WHAT IS REQUIRED: Give back all of the data exactly as written.

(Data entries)
### config.mk
export PLATFORM = sky130hd
export DESIGN_NAME = inst_encoder
export DESIGN_NICKNAME = d
export VERILOG_FILES = /design/src/rtl/inst_encoder.sv
export SDC_FILE = /design/constraint.sdc
export NUM_CORES = 1
export LEC_CHECK = 0
export BUFFER_PORTS_ARGS = -buffer_cell sky130_fd_sc_hd__buf_2
export CORE_MARGIN = 1.5
export CORE_UTILIZATION = 40
export DETAILED_ROUTE_END_ITERATION = 16
export RECOVER_POWER = 100
export SYNTH_ARGS = -nofsm -noshare
export SYNTH_HDL_FRONTEND = slang
export SYNTH_SLANG_ARGS = --single-unit
### constraint.sdc
create_clock -name clk -period 3.8 [get_ports clk]
set_clock_uncertainty 0.15 [all_clocks]
set_input_delay 0.76 -clock clk [delete_from_list [all_inputs] [get_ports clk]]
set_output_delay 0.76 -clock clk [all_outputs]
set_load 0.01 [all_outputs]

COMPLETED TASK:
### config.mk
export PLATFORM = sky130hd
export DESIGN_NAME = inst_encoder
export DESIGN_NICKNAME = d
export VERILOG_FILES = /design/src/rtl/inst_encoder.sv
export SDC_FILE = /design/constraint.sdc
export NUM_CORES = 1
export LEC_CHECK = 0
export BUFFER_PORTS_ARGS = -buffer_cell sky130_fd_sc_hd__buf_2
export CORE_MARGIN = 1.5
export CORE_UTILIZATION = 40
export DETAILED_ROUTE_END_ITERATION = 16
export RECOVER_POWER = 100
export SYNTH_ARGS = -nofsm -noshare
export SYNTH_HDL_FRONTEND = slang
export SYNTH_SLANG_ARGS = --single-unit
### constraint.sdc
create_clock -name clk -period 3.8 [get_ports clk]
set_clock_uncertainty 0.15 [all_clocks]
set_input_delay 0.76 -clock clk [delete_from_list [all_inputs] [get_ports clk]]
set_output_delay 0.76 -clock clk [all_outputs]
set_load 0.01 [all_outputs]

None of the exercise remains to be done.